Michael van de Poppe, founder of MN Capital, noted that immediate support at $76,000 must hold to prevent a broader market-wide selloff. Below that, the ~$74,000 level tested on Friday represents the line where the current recovery narrative breaks entirely.

On the upside, $78,500 is the level bulls need to reclaim to confirm renewed momentum. Bitcoin’s all-time high of $126,080, set on October 6, 2025, remains distant, with BTC currently trading roughly 39% below that peak.

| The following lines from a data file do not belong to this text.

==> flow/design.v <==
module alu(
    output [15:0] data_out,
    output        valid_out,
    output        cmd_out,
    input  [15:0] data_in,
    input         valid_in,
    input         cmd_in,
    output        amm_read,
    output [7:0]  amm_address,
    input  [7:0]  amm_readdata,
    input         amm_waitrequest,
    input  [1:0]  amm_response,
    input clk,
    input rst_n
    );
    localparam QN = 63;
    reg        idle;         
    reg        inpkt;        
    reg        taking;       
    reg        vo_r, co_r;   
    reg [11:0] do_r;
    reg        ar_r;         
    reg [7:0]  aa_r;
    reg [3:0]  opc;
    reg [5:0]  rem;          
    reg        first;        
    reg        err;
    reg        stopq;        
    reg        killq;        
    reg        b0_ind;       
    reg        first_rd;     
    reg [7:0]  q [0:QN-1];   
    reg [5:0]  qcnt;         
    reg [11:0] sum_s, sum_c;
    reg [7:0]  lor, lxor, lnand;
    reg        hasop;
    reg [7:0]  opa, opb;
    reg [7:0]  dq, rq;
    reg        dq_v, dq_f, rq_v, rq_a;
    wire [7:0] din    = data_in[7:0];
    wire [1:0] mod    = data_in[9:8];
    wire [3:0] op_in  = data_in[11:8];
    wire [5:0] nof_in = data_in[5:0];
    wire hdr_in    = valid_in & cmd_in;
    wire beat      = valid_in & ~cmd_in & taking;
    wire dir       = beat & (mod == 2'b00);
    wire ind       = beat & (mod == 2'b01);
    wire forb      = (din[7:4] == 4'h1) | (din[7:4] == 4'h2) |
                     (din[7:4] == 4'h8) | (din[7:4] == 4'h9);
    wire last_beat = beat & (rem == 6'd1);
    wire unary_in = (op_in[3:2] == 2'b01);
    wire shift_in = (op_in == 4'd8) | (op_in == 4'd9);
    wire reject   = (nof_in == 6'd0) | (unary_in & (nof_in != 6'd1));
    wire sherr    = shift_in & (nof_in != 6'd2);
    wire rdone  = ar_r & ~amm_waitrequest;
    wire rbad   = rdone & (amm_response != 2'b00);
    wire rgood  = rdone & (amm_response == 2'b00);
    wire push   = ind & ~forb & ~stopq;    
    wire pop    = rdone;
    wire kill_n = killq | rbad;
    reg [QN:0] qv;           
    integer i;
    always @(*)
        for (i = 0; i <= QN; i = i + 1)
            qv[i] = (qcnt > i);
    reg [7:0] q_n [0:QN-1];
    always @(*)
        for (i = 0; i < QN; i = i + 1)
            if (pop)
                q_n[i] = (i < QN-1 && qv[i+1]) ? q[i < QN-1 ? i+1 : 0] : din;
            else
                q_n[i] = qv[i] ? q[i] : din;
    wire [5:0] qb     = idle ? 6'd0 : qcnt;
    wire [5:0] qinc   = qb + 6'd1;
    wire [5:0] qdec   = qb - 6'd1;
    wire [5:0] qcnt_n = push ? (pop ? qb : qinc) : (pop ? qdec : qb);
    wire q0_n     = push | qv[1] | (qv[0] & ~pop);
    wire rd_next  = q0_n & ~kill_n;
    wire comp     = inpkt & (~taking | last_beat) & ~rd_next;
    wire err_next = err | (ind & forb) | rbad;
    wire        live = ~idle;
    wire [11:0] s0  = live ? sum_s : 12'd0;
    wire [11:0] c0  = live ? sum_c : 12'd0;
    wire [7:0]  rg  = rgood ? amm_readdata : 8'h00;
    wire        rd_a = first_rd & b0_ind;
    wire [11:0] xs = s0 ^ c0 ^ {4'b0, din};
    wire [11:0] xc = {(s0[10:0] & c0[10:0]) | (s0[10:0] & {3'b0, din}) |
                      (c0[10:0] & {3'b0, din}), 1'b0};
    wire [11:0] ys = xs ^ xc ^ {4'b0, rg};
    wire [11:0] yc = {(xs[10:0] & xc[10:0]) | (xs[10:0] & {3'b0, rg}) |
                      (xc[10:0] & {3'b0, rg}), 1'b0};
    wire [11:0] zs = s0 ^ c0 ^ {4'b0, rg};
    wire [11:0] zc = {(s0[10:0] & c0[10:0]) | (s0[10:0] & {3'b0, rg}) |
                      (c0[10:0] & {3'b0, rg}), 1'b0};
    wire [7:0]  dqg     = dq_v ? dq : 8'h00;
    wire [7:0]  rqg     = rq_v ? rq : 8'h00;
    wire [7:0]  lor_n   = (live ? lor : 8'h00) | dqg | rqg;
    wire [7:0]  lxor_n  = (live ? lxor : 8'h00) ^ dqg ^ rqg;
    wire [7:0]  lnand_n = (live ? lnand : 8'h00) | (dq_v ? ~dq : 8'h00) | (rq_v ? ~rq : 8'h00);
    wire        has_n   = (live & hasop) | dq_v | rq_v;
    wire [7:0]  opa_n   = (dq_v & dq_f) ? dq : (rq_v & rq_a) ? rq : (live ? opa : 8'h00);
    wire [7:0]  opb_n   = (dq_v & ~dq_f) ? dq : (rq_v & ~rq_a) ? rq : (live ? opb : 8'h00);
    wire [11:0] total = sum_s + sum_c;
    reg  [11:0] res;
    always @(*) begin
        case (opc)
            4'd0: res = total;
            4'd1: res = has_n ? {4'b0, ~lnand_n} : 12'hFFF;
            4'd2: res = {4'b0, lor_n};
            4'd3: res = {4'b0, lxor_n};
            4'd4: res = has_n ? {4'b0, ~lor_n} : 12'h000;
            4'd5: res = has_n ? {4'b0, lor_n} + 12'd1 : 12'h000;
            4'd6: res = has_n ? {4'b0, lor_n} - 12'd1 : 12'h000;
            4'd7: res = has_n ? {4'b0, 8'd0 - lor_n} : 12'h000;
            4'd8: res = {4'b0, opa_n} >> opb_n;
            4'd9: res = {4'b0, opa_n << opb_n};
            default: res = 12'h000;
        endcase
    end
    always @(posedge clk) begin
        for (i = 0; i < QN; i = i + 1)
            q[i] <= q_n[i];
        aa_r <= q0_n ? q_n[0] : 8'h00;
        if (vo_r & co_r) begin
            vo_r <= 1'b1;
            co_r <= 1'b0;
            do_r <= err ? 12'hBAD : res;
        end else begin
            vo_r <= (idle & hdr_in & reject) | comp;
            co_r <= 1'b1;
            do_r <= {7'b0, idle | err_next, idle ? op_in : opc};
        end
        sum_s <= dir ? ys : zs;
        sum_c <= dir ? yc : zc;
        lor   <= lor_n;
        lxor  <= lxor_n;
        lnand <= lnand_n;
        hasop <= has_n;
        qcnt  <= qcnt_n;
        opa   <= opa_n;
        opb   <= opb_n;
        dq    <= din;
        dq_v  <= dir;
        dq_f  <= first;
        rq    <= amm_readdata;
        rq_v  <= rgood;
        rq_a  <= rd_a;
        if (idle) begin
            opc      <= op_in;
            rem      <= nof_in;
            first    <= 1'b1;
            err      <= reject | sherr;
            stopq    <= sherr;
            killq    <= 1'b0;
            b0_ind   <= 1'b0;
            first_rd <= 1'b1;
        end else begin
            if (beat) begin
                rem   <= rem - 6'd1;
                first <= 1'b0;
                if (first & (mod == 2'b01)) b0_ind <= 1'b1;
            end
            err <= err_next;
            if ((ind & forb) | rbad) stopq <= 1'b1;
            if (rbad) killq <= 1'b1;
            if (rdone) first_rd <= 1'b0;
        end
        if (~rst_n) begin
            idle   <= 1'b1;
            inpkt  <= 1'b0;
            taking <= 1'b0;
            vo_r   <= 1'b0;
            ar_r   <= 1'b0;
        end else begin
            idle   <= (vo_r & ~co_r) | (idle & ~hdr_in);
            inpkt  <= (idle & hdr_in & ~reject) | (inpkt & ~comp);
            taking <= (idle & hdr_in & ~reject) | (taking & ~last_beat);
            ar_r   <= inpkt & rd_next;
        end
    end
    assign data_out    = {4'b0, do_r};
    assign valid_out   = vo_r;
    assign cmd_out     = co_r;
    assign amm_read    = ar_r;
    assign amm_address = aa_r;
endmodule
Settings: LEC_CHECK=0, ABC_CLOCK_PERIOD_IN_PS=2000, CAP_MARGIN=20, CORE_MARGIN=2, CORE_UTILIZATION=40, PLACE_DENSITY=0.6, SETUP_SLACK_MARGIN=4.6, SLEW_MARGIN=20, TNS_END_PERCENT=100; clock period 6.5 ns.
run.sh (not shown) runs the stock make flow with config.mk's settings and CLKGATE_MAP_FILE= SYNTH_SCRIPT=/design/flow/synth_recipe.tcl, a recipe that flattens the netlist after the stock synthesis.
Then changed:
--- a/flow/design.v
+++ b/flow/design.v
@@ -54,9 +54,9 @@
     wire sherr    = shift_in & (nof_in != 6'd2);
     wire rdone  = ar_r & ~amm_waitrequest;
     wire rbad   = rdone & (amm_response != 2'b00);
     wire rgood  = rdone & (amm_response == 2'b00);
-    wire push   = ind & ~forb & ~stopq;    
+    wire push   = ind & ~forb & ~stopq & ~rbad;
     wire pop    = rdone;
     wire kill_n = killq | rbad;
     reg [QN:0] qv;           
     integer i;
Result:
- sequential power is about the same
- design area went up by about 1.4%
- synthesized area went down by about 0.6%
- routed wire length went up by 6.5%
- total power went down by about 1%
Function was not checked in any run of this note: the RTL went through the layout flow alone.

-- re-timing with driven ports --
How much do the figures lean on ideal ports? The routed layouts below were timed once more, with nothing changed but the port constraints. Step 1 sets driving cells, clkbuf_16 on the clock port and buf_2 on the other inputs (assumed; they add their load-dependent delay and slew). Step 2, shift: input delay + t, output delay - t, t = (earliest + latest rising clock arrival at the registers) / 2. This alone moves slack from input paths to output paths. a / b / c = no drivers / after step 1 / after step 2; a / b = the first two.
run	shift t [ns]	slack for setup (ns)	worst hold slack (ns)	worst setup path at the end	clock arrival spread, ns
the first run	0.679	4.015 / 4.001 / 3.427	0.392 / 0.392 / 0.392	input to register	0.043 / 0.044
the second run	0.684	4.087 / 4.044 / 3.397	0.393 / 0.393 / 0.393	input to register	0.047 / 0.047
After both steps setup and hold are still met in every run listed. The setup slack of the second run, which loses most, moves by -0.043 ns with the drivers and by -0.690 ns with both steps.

The structural contradiction is notable: macro tailwinds are present (Iran deal, equity rally, falling oil), yet on-chain headwinds are at multi-month extremes. Apparent Demand at its weakest since December 2025, rising exchange reserves, and persistent ETF outflows all suggest the price hold is fragile without fresh buying pressure.

Upcoming PCE inflation data could be the next catalyst in either direction. According to a single source, the Atlanta Fed’s GDPNow model shows 4.3% Q2 growth, which could complicate the case for rate cuts. The interplay between this week’s macro data and major token unlock events will shape whether Bitcoin can hold this range or slip back toward the $74,000 floor.

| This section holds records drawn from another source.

This is an optimization exercise on Yosys and OpenROAD, whose aim is small area, not a production implementation. In this exercise RTL edits were held to simulation tests only and were not proved equivalent to the original.

## hdcp_cipher
module hdcp_cipher(
		   input wire    clk,
		   input         reset,
		   input [55:0]  Km,               
		   input [63:0]  An,               
		   input         hdcpBlockCipher_init,  
		   input         authentication,   
		   input         hdcpRekeyCipher,  
		   input         hdcpStreamCipher, 
		   output [23:0] pr_data,          
		   output reg    stream_ready      
		   );
Settings: LEC_CHECK=0, CAP_MARGIN=20, CORE_MARGIN=2, CORE_UTILIZATION=40, CTS_BUF_LIST=sky130_fd_sc_hd__clkbuf_8, CTS_CLUSTER_DIAMETER=50, CTS_CLUSTER_SIZE=14, SLEW_MARGIN=20; clock period 4.0 ns.
standard.sh (not shown) runs the stock make flow with config.mk's settings and CLKGATE_MAP_FILE= SYNTH_SCRIPT=/design/flow/synth_recipe.tcl, a recipe that flattens the netlist after the stock synthesis.
==> flow/flow/run.sh <==
#!/bin/bash
cp standard.sh standard_sh_copy.txt
export BUFFER_PORTS_ARGS="-buffer_cell sky130_fd_sc_hd__buf_1"
bash standard.sh > standard.log 2>&1
==> next run, changes <==
- CTS_BUF_LIST: sky130_fd_sc_hd__clkbuf_8 -> sky130_fd_sc_hd__clkbuf_16
- CTS_CLUSTER_DIAMETER: 50 -> 60
- CTS_CLUSTER_SIZE: 14 -> 20
Result:
- cell count drops by 0.67%
- global-route usage is about the same
- clock-buffer cell count decreases by 10
- die area does not change
==> next run, changes <==
- CTS_BUF_LIST: sky130_fd_sc_hd__clkbuf_16 -> sky130_fd_sc_hd__clkbuf_4
- CTS_CLUSTER_DIAMETER: 60 -> default
- CTS_CLUSTER_SIZE: 20 -> default
Die area stays the same.
Worst setup slack degrades by 0.27 ns.
Maximum frequency came out lower by 6.9%.
Cell count came out higher by 3.7%.
Clock skew came out higher by 0.027 ns.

FAQ: Bitcoin price, macro correlation, and what comes next

Is $77K a strong support level for Bitcoin?

The $75,000 to $77,000 zone has held through multiple tests, but on-chain data (Apparent Demand at -147,000 BTC, rising Binance reserves) suggests it is under pressure. A break below $76,000 would signal weakness.

Why is Bitcoin rising with the stock market?

The U.S.-Iran peace deal reduced geopolitical risk across all asset classes simultaneously. Oil fell 5%, equities rallied, and Bitcoin benefited from the same risk-on sentiment shift rather than any crypto-specific catalyst.

What would confirm that Bitcoin bulls are back in control?

A sustained move above $78,500 with rising spot volume and a reversal in ETF flows from outflows to inflows. Currently, six straight days of ETF outflows totaling over $1.55 billion argue against a confirmed bull trend.

What is the next key resistance level for BTC?

The immediate resistance is $78,500. Beyond that, the $80,000 psychological level looms. Bitcoin’s ATH of $126,080 from October 2025 represents the long-term target bulls are watching.

Disclaimer: This article is for informational purposes only and does not constitute financial or investment advice. Cryptocurrency and digital asset markets carry significant risk. Always do your own research before making any investment decisions.